沖縄に147カ所の日本軍慰安所 激しい地上戦、女性たちはどこへ
毎日新聞 2025/6/21 07:00(最終更新 6/21 07:00) 有料記事 1968文字
裴奉奇さんが連れてこられた渡嘉敷島にある、朝鮮人を追悼する「アリラン慰霊のモニュメント」。渦をイメージし、1997年に建てられた=沖縄県渡嘉敷村で2025年6月19日、喜屋武真之介撮影
沖縄県に日本軍が本格配備されたのは第二次世界大戦中の1944年3月、米軍との地上戦が始まる約1年前だった。日本軍は離島を含め、県内各地で飛行場建設を進めるとともに、周囲に兵士向けの「慰安所」を作った。

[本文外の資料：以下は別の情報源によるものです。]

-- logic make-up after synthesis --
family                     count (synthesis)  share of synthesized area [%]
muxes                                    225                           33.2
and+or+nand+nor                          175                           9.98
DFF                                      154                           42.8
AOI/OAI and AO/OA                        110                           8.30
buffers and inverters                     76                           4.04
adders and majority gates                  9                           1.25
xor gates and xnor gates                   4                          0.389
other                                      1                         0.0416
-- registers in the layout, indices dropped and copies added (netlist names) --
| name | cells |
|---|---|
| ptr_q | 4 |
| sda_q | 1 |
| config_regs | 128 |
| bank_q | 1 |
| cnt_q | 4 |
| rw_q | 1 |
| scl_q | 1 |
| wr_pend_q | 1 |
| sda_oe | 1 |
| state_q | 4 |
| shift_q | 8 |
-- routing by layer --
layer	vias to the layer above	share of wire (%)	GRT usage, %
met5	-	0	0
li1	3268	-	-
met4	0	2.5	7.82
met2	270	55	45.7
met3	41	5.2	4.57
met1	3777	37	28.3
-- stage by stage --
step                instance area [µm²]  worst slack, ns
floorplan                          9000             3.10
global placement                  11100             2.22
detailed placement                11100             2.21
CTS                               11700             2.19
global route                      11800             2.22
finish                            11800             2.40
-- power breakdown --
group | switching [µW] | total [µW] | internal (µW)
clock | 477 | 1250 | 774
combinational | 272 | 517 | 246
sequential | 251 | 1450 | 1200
### src/rtl/spi_slave_regfile.sv
// rtl/spi_slave_regfile.sv - SPI mode-0 responder over a 32x8 register file with a local host port
// Optional feature macro: SPI_SLAVE_IRQ_EN (W1C status register and registered irq output).
module spi_slave_regfile #(
    parameter int         SYNC_STAGES = 2,
    parameter logic [4:0] STATUS_ADDR = 5'd25,
    parameter logic [4:0] IEN_ADDR    = 5'd26
) (
    input  logic       clk_clk,
    input  logic       reset_reset_n,
    input  logic       spi_sclk,
    input  logic       spi_mosi,
    input  logic       spi_ss_n,
    output logic       spi_miso,
    output logic       spi_miso_oe,
    input  logic [4:0] host_addr,
    input  logic       host_wr,
    input  logic [7:0] host_wdata,
    output logic [7:0] host_rdata,
    output logic       reg_wr_strobe,
    output logic [4:0] reg_wr_addr,
    output logic [7:0] reg_wr_data,
    output logic       irq
);

    typedef enum logic [1:0] {
        ST_IDLE,
        ST_CMD,
        ST_DATA
    } state_t;

    state_t r_state;
    state_t w_state_next;

    logic [SYNC_STAGES-1:0] r_sclk_sync;
    logic [SYNC_STAGES-1:0] r_mosi_sync;
    logic [SYNC_STAGES-1:0] r_ss_sync;
    logic                   r_sclk_d;
    logic                   r_ss_d;

    logic [7:0] r_regs [32];
    logic [7:0] r_rx_shift;
    logic [7:0] r_tx_shift;
    logic [2:0] r_bit_cnt;
    logic [4:0] r_addr;
    logic       r_dir;
    logic       r_oe;
    logic [7:0] r_host_rdata;
    logic       r_wr_strobe;
    logic [4:0] r_wr_addr;
    logic [7:0] r_wr_data;

    logic       w_sclk_s;
    logic       w_mosi_s;
    logic       w_ss_s;
    logic       w_active;
    logic       w_sclk_rise;
    logic       w_sclk_fall;
    logic       w_ss_fall;
    logic       w_ss_rise;
    logic       w_byte_done;
    logic       w_spi_wr;
    logic [7:0] w_rx_next;
    logic [7:0] w_tx_load;

    always_ff @(posedge clk_clk) begin
        if (!reset_reset_n) begin
            r_sclk_sync <= '0;
            r_mosi_sync <= '0;
            r_ss_sync   <= '1;
            r_sclk_d    <= 1'b0;
            r_ss_d      <= 1'b1;
        end else begin
            r_sclk_sync <= {r_sclk_sync[SYNC_STAGES-2:0], spi_sclk};
            r_mosi_sync <= {r_mosi_sync[SYNC_STAGES-2:0], spi_mosi};
            r_ss_sync   <= {r_ss_sync[SYNC_STAGES-2:0], spi_ss_n};
            r_sclk_d    <= w_sclk_s;
            r_ss_d      <= w_ss_s;
        end
    end

    assign w_sclk_s = r_sclk_sync[SYNC_STAGES-1];
    assign w_mosi_s = r_mosi_sync[SYNC_STAGES-1];
    assign w_ss_s   = r_ss_sync[SYNC_STAGES-1];

    // SCLK edges only count while a frame is open and select is still low
    assign w_active    = (r_state != ST_IDLE) && !w_ss_s;
    assign w_sclk_rise = w_active && w_sclk_s && !r_sclk_d;
    assign w_sclk_fall = w_active && !w_sclk_s && r_sclk_d;
    assign w_ss_fall   = !w_ss_s && r_ss_d;
    assign w_ss_rise   = w_ss_s && !r_ss_d;
    assign w_rx_next   = {r_rx_shift[6:0], w_mosi_s};
    assign w_byte_done = w_sclk_rise && (r_bit_cnt == 3'd7);
    assign w_spi_wr    = w_byte_done && (r_state == ST_DATA) && r_dir;
    assign w_tx_load   = (r_state == ST_CMD) ? r_regs[STATUS_ADDR] :
                         (r_dir ? 8'h00 : r_regs[r_addr]);

    always_ff @(posedge clk_clk) begin
        if (!reset_reset_n) begin
            r_state <= ST_IDLE;
        end else begin
            r_state <= w_state_next;
        end
    end

    always_comb begin
        w_state_next = r_state;
        case (r_state)
            ST_IDLE: if (w_ss_fall) w_state_next = ST_CMD;
            ST_CMD: begin
                if (w_ss_rise)        w_state_next = ST_IDLE;
                else if (w_byte_done) w_state_next = ST_DATA;
            end
            ST_DATA: if (w_ss_rise) w_state_next = ST_IDLE;
            default: w_state_next = ST_IDLE;
        endcase
    end

    always_ff @(posedge clk_clk) begin
        if (!reset_reset_n) begin
            r_rx_shift  <= 8'h00;
            r_tx_shift  <= 8'h00;
            r_bit_cnt   <= 3'd0;
            r_addr      <= 5'd0;
            r_dir       <= 1'b0;
            r_oe        <= 1'b0;
            r_wr_strobe <= 1'b0;
            r_wr_addr   <= 5'd0;
            r_wr_data   <= 8'h00;
        end else begin
            r_wr_strobe <= 1'b0;
            if (w_ss_rise) begin
                r_oe       <= 1'b0;
                r_tx_shift <= 8'h00;
                r_bit_cnt  <= 3'd0;
            end else if ((r_state == ST_IDLE) && w_ss_fall) begin
                r_oe       <= 1'b1;
                r_tx_shift <= r_regs[STATUS_ADDR];
                r_bit_cnt  <= 3'd0;
            end else begin
                if (w_sclk_rise) begin
                    r_rx_shift <= w_rx_next;
                    r_bit_cnt  <= r_bit_cnt + 3'd1;
                    if (w_byte_done && (r_state == ST_CMD)) begin
                        r_addr <= w_rx_next[7:3];
                        r_dir  <= w_rx_next[1];
                    end
                    if (w_spi_wr) begin
                        r_wr_strobe <= 1'b1;
                        r_wr_addr   <= r_addr;
                        r_wr_data   <= w_rx_next;
                    end
                end
                // Sampling the regfile at this fall makes same-frame writes visible to later reads
                if (w_sclk_fall) begin
                    if (r_bit_cnt == 3'd0) r_tx_shift <= w_tx_load;
                    else                   r_tx_shift <= {r_tx_shift[6:0], 1'b0};
                end
            end
        end
    end

`ifdef SPI_SLAVE_IRQ_EN
    logic [7:0] w_status_next;
    logic       w_status_hit;
    logic       r_irq;

    always_comb begin
        w_status_next = r_regs[STATUS_ADDR];
        if (w_spi_wr && (r_addr == STATUS_ADDR)) w_status_next = w_status_next & ~w_rx_next;
        if (host_wr && (host_addr == STATUS_ADDR)) w_status_next = w_status_next | host_wdata;
    end

    assign w_status_hit = (w_spi_wr && (r_addr == STATUS_ADDR)) ||
                          (host_wr && (host_addr == STATUS_ADDR));

    always_ff @(posedge clk_clk) begin
        if (!reset_reset_n) begin
            r_irq <= 1'b0;
        end else begin
            r_irq <= |(r_regs[STATUS_ADDR] & r_regs[IEN_ADDR]);
        end
    end

    assign irq = r_irq;
`else
    assign irq = 1'b0;
`endif

    // SPI write is ordered after the host write so it wins on an address collision
    always_ff @(posedge clk_clk) begin
        if (!reset_reset_n) begin
            for (int i = 0; i < 32; i++) r_regs[i] <= 8'h00;
            r_host_rdata <= 8'h00;
        end else begin
            r_host_rdata <= r_regs[host_addr];
            if (host_wr) r_regs[host_addr] <= host_wdata;
            if (w_spi_wr) r_regs[r_addr] <= w_rx_next;
`ifdef SPI_SLAVE_IRQ_EN
            if (w_status_hit) r_regs[STATUS_ADDR] <= w_status_next;
`endif
        end
    end

    assign spi_miso      = r_oe & r_tx_shift[7];
    assign spi_miso_oe   = r_oe;
    assign host_rdata    = r_host_rdata;
    assign reg_wr_strobe = r_wr_strobe;
    assign reg_wr_addr   = r_wr_addr;
    assign reg_wr_data   = r_wr_data;

endmodule
==> src/rtl/mc_ctrl_seq.sv <==
`default_nettype none
// +----------------------------------------------------------------------------+
// | Module      : mc_ctrl_seq                                                  |
// | Description : Multi-cycle control sequencer for the MIPS-subset datapath.  |
// |               Drives the PC/IR/ALUout/regfile/memory enables from the      |
// |               current state and opcode. Memory accesses wait on mem_ack    |
// |               and are bounded by a timeout. Undefined opcodes and missing  |
// |               acks trap. stall_in freezes the sequencer. Free-running      |
// |               cycle and retired-instruction counters are included.         |
// | Option      : MC_STALL_STATS_EN - when defined, stall_cnt counts stalled   |
// |               cycles outside TRAP; otherwise stall_cnt is tied to 0.       |
// | Ports       : multi_clk, rst_out (async, active-high)                      |
// |               opcode[5:0], stall_in, mem_ack                 - inputs      |
// |               state[3:0]                                     - state code  |
// |               pc_write .. alu_src_a, pc_source/alu_op/alu_src_b - controls |
// |               illegal_op, mem_timeout                        - sticky flags|
// |               cycle_cnt, instr_cnt, stall_cnt [CNT_W-1:0]    - counters    |
// | Revision    : 1.0 - initial release                                        |
// +----------------------------------------------------------------------------+
module mc_ctrl_seq #(
  parameter int CNT_W       = 16,
  parameter int TO_W        = 4,
  parameter int MEM_TIMEOUT = 15
) (
  input  logic             multi_clk,
  input  logic             rst_out,
  input  logic [5:0]       opcode,
  input  logic             stall_in,
  input  logic             mem_ack,
  output logic [3:0]       state,
  output logic             pc_write,
  output logic             pc_write_cond,
  output logic             branch_ne,
  output logic             iord,
  output logic             mem_read,
  output logic             mem_write,
  output logic             ir_write,
  output logic             mem_to_reg,
  output logic             reg_write,
  output logic             reg_dst,
  output logic             ext_zero,
  output logic             alu_out_write,
  output logic             alu_src_a,
  output logic [1:0]       pc_source,
  output logic [1:0]       alu_op,
  output logic [1:0]       alu_src_b,
  output logic             illegal_op,
  output logic             mem_timeout,
  output logic [CNT_W-1:0] cycle_cnt,
  output logic [CNT_W-1:0] instr_cnt,
  output logic [CNT_W-1:0] stall_cnt
);

  typedef enum logic [3:0] {
    ST_IF    = 4'd0,
    ST_ID    = 4'd1,
    ST_MADDR = 4'd2,
    ST_MRD   = 4'd3,
    ST_MWB   = 4'd4,
    ST_MWR   = 4'd5,
    ST_REX   = 4'd6,
    ST_RWB   = 4'd7,
    ST_BR    = 4'd8,
    ST_JMP   = 4'd9,
    ST_IEX   = 4'd10,
    ST_IWB   = 4'd11,
    ST_TRAP  = 4'd12,
    ST_RSV13 = 4'd13,
    ST_RSV14 = 4'd14,
    ST_RSV15 = 4'd15
  } state_t;

  localparam logic [5:0] c_OP_RTYPE = 6'b000000;
  localparam logic [5:0] c_OP_LW    = 6'b100011;
  localparam logic [5:0] c_OP_SW    = 6'b101011;
  localparam logic [5:0] c_OP_BEQ   = 6'b000100;
  localparam logic [5:0] c_OP_BNE   = 6'b000101;
  localparam logic [5:0] c_OP_J     = 6'b000010;
  localparam logic [5:0] c_OP_ADDI  = 6'b001000;
  localparam logic [5:0] c_OP_ANDI  = 6'b001100;
  localparam logic [5:0] c_OP_ORI   = 6'b001101;
  localparam logic [5:0] c_OP_LUI   = 6'b001111;

  // The wait counter holds the number of ack-less cycles already spent, so the
  // cycle that would make it reach MEM_TIMEOUT is the one that traps.
  localparam logic [TO_W-1:0] c_TO_LIMIT = TO_W'(MEM_TIMEOUT - 1);

  state_t           r_state;
  state_t           w_next;
  logic [TO_W-1:0]  r_to_cnt;
  logic             r_illegal;
  logic             r_timeout;
  logic [CNT_W-1:0] r_cycle_cnt;
  logic [CNT_W-1:0] r_instr_cnt;

  logic             w_ack;
  logic             w_wait_state;
  logic             w_to_hit;
  logic             w_set_illegal;
  logic             w_retire;

  // mem_ack only counts while the sequencer is running.
  assign w_ack        = mem_ack & ~stall_in;
  assign w_wait_state = (r_state == ST_IF) || (r_state == ST_MRD) || (r_state == ST_MWR);
  assign w_to_hit     = w_wait_state & ~stall_in & ~mem_ack & (r_to_cnt == c_TO_LIMIT);

  // --------------------------------------------------------------------------
  // Next-state logic
  // --------------------------------------------------------------------------
  always_comb begin
    w_next        = r_state;
    w_set_illegal = 1'b0;
    w_retire      = 1'b0;
    if (!stall_in) begin
      case (r_state)
        ST_IF: begin
          if (mem_ack)       w_next = ST_ID;
          else if (w_to_hit) w_next = ST_TRAP;
        end
        ST_ID: begin
          case (opcode)
            c_OP_RTYPE:                                 w_next = ST_REX;
            c_OP_LW, c_OP_SW:                           w_next = ST_MADDR;
            c_OP_BEQ, c_OP_BNE:                         w_next = ST_BR;
            c_OP_J:                                     w_next = ST_JMP;
            c_OP_ADDI, c_OP_ANDI, c_OP_ORI, c_OP_LUI:   w_next = ST_IEX;
            default: begin
              w_next        = ST_TRAP;
              w_set_illegal = 1'b1;
            end
          endcase
        end
        ST_MADDR: w_next = (opcode == c_OP_SW) ? ST_MWR : ST_MRD;
        ST_MRD: begin
          if (mem_ack)       w_next = ST_MWB;
          else if (w_to_hit) w_next = ST_TRAP;
        end
        ST_MWR: begin
          if (mem_ack) begin
            w_next   = ST_IF;
            w_retire = 1'b1;
          end else if (w_to_hit) begin
            w_next = ST_TRAP;
          end
        end
        ST_REX: w_next = ST_RWB;
        ST_IEX: w_next = ST_IWB;
        ST_MWB, ST_RWB, ST_BR, ST_JMP, ST_IWB: begin
          w_next   = ST_IF;
          w_retire = 1'b1;
        end
        ST_TRAP: w_next = ST_TRAP;
        default: begin
          // Reserved encodings are never entered normally; treat as corruption.
          w_next        = ST_TRAP;
          w_set_illegal = 1'b1;
        end
      endcase
    end
  end

  // --------------------------------------------------------------------------
  // State, timeout, flags and counters
  // --------------------------------------------------------------------------
  always_ff @(posedge multi_clk or posedge rst_out) begin
    if (rst_out) begin
      r_state     <= ST_IF;
      r_to_cnt    <= '0;
      r_illegal   <= 1'b0;
      r_timeout   <= 1'b0;
      r_cycle_cnt <= '0;
      r_instr_cnt <= '0;
    end else begin
      r_cycle_cnt <= r_cycle_cnt + CNT_W'(1);
      r_state     <= w_next;
      if (!stall_in) begin
        // Count only while sitting in the same wait state; any exit clears.
        if (w_wait_state && !mem_ack && (w_next == r_state))
          r_to_cnt <= r_to_cnt + TO_W'(1);
        else
          r_to_cnt <= '0;
      end
      if (w_set_illegal) r_illegal   <= 1'b1;
      if (w_to_hit)      r_timeout   <= 1'b1;
      if (w_retire)      r_instr_cnt <= r_instr_cnt + CNT_W'(1);
    end
  end

  // --------------------------------------------------------------------------
  // Datapath controls
  // --------------------------------------------------------------------------
  always_comb begin
    pc_write      = 1'b0;
    pc_write_cond = 1'b0;
    branch_ne     = 1'b0;
    iord          = 1'b0;
    mem_read      = 1'b0;
    mem_write     = 1'b0;
    ir_write      = 1'b0;
    mem_to_reg    = 1'b0;
    reg_write     = 1'b0;
    reg_dst       = 1'b0;
    ext_zero      = 1'b0;
    alu_out_write = 1'b0;
    alu_src_a     = 1'b0;
    pc_source     = 2'b00;
    alu_op        = 2'b00;
    alu_src_b     = 2'b00;
    case (r_state)
      ST_IF: begin
        mem_read = 1'b1;
        // Fetch completes this cycle: latch IR and compute PC+4.
        if (w_ack) begin
          ir_write  = 1'b1;
          pc_write  = 1'b1;
          alu_src_b = 2'b01;
        end
      end
      ST_ID: begin
        alu_src_b     = 2'b11;
        alu_out_write = 1'b1;
      end
      ST_MADDR: begin
        alu_src_a     = 1'b1;
        alu_src_b     = 2'b10;
        alu_out_write = 1'b1;
      end
      ST_MRD: begin
        mem_read = 1'b1;
        iord     = 1'b1;
      end
      ST_MWB: begin
        reg_write  = 1'b1;
        mem_to_reg = 1'b1;
      end
      ST_MWR: begin
        mem_write = 1'b1;
        iord      = 1'b1;
      end
      ST_REX: begin
        alu_src_a     = 1'b1;
        alu_op        = 2'b10;
        alu_out_write = 1'b1;
      end
      ST_RWB: begin
        reg_write = 1'b1;
        reg_dst   = 1'b1;
      end
      ST_BR: begin
        alu_src_a     = 1'b1;
        alu_op        = 2'b01;
        pc_write_cond = 1'b1;
        pc_source     = 2'b01;
        branch_ne     = (opcode == c_OP_BNE);
      end
      ST_JMP: begin
        pc_write  = 1'b1;
        pc_source = 2'b10;
      end
      ST_IEX: begin
        alu_src_a     = 1'b1;
        alu_src_b     = (opcode == c_OP_LUI) ? 2'b11 : 2'b10;
        ext_zero      = (opcode == c_OP_ANDI) || (opcode == c_OP_ORI);
        alu_op        = (opcode == c_OP_ADDI) ? 2'b00 : 2'b11;
        alu_out_write = 1'b1;
      end
      ST_IWB: begin
        reg_write = 1'b1;
      end
      default: ;
    endcase

    // A stall suppresses every write strobe; reads and selects keep their values.
    if (stall_in) begin
      pc_write      = 1'b0;
      pc_write_cond = 1'b0;
      ir_write      = 1'b0;
      reg_write     = 1'b0;
      mem_write     = 1'b0;
      alu_out_write = 1'b0;
    end

    // Reset abandons any bus access immediately, without waiting for a clock.
    if (rst_out) begin
      mem_read      = 1'b0;
      mem_write     = 1'b0;
      pc_write      = 1'b0;
      pc_write_cond = 1'b0;
      ir_write      = 1'b0;
      reg_write     = 1'b0;
      alu_out_write = 1'b0;
    end
  end

  assign state       = r_state;
  assign illegal_op  = r_illegal;
  assign mem_timeout = r_timeout;
  assign cycle_cnt   = r_cycle_cnt;
  assign instr_cnt   = r_instr_cnt;

`ifdef MC_STALL_STATS_EN
  logic [CNT_W-1:0] r_stall_cnt;

  always_ff @(posedge multi_clk or posedge rst_out) begin
    if (rst_out)
      r_stall_cnt <= '0;
    else if (stall_in && (r_state != ST_TRAP))
      r_stall_cnt <= r_stall_cnt + CNT_W'(1);
  end

  assign stall_cnt = r_stall_cnt;
`else
  assign stall_cnt = '0;
`endif

endmodule
`default_nettype wire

その数は判明した分だけで147カ所あり、主に朝鮮や沖縄の女性がいたとされる。
しかし、戦後、自身の体験を明かす人はほぼ皆無で、激しい地上戦の中での慰安婦たちの生死やその後はほとんど分かっていない。
・この連載は3回続きです。 ・第1回 「どうして皆死んだか」斬り込み、生き埋め...つづった友の最期 ・第2回 沖縄に147カ所の日本軍慰安所 激しい地上戦、女性たちはどこへ
・第3回 眠り続ける証言テープ 読谷村の引き出しに 記者の大叔父の体験談も(22日午前7時公開予定)
91年10月、那覇市のアパートで一人の女性が病死しているのが見つかった。裴奉奇(ペポンギ)さん(当時77歳)。
朝鮮半島出身で、かつて日本軍の慰安婦だった。
ノンフィクション作家の川田文子さん(故人)は87年に出版した「赤瓦の家」で、裴さんらへの取材に基づき、その半生を記している。
同書によると、裴さんは44年に朝鮮から門司市(現・北九州市)や鹿児島を経由して沖縄に連れてこられ、沖縄本島の西にある渡嘉敷島の慰安所に送られた。慰安所には他にも6人の朝鮮半島出身の女性がおり、日本兵の性行為の相手をさせられた。
45年3月27日に米軍が島に上陸。裴さんは山中に逃げ込み、日本軍部隊とともに身を潜めた。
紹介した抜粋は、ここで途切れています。